* [Exercise details] Counting only lines that contain the word "upstream", state the total for the listing below and nothing else.

* [Task data]
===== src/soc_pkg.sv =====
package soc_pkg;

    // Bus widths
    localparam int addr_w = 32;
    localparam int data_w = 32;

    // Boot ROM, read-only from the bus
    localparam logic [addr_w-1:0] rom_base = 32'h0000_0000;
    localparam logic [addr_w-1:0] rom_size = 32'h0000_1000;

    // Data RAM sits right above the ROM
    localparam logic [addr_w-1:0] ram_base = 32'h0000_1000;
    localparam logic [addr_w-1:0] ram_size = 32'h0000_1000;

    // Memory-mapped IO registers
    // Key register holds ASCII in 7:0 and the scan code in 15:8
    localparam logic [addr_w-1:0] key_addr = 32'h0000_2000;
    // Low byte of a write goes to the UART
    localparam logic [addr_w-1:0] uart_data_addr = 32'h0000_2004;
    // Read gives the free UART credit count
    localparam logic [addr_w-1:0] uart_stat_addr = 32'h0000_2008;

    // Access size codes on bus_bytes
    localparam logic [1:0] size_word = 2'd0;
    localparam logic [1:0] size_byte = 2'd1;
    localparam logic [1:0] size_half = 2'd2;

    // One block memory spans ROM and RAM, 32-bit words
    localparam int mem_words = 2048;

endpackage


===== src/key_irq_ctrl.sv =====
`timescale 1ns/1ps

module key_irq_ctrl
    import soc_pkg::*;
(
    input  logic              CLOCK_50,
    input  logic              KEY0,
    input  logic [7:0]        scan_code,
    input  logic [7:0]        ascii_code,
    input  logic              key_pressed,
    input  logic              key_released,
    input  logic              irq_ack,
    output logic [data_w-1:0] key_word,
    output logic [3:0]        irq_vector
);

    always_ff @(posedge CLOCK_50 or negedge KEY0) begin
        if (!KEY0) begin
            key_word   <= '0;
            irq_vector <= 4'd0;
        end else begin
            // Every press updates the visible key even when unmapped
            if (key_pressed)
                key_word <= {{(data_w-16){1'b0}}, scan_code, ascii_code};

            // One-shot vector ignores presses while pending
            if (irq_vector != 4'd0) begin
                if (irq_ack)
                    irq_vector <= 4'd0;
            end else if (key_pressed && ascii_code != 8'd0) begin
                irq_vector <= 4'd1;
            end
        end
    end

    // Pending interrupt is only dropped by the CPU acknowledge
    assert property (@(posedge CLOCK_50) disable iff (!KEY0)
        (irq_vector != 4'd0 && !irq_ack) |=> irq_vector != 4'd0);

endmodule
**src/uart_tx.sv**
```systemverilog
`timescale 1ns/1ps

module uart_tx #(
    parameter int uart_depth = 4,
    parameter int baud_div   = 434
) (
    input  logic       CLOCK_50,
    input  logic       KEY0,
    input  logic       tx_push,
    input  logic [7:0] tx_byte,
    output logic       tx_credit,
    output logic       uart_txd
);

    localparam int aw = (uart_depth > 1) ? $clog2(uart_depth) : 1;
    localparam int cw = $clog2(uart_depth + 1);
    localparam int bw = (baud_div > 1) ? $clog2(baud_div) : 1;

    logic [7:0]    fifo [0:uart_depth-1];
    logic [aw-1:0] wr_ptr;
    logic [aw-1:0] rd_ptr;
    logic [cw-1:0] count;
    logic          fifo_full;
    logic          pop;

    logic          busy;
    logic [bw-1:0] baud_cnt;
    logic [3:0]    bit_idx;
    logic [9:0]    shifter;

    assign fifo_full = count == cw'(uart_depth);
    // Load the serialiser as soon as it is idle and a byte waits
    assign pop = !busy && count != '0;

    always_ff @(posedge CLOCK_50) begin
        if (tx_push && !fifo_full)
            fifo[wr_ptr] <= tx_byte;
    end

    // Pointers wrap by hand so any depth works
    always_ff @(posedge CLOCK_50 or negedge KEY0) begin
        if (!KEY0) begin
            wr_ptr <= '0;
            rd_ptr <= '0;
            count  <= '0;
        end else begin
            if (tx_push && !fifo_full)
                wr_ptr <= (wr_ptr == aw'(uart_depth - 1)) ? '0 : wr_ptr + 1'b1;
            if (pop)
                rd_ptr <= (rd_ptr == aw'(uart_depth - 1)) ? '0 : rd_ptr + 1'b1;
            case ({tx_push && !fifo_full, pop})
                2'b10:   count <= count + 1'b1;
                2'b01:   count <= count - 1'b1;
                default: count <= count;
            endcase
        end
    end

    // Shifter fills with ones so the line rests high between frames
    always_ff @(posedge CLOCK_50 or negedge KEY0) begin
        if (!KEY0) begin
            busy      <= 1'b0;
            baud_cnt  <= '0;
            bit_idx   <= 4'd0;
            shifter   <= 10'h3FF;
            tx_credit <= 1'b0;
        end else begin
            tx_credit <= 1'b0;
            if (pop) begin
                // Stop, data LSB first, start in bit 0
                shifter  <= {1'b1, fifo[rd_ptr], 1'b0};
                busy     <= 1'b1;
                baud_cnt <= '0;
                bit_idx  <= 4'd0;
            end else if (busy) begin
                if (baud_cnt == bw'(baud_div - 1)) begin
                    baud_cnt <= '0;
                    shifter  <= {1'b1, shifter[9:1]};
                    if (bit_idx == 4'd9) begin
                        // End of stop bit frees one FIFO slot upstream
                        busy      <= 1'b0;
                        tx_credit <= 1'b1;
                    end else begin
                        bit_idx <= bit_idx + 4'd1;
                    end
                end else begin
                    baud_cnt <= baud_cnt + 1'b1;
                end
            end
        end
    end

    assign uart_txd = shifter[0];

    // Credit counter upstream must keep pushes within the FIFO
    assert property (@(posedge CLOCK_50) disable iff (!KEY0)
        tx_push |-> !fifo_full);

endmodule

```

* [Response for this exercise] 2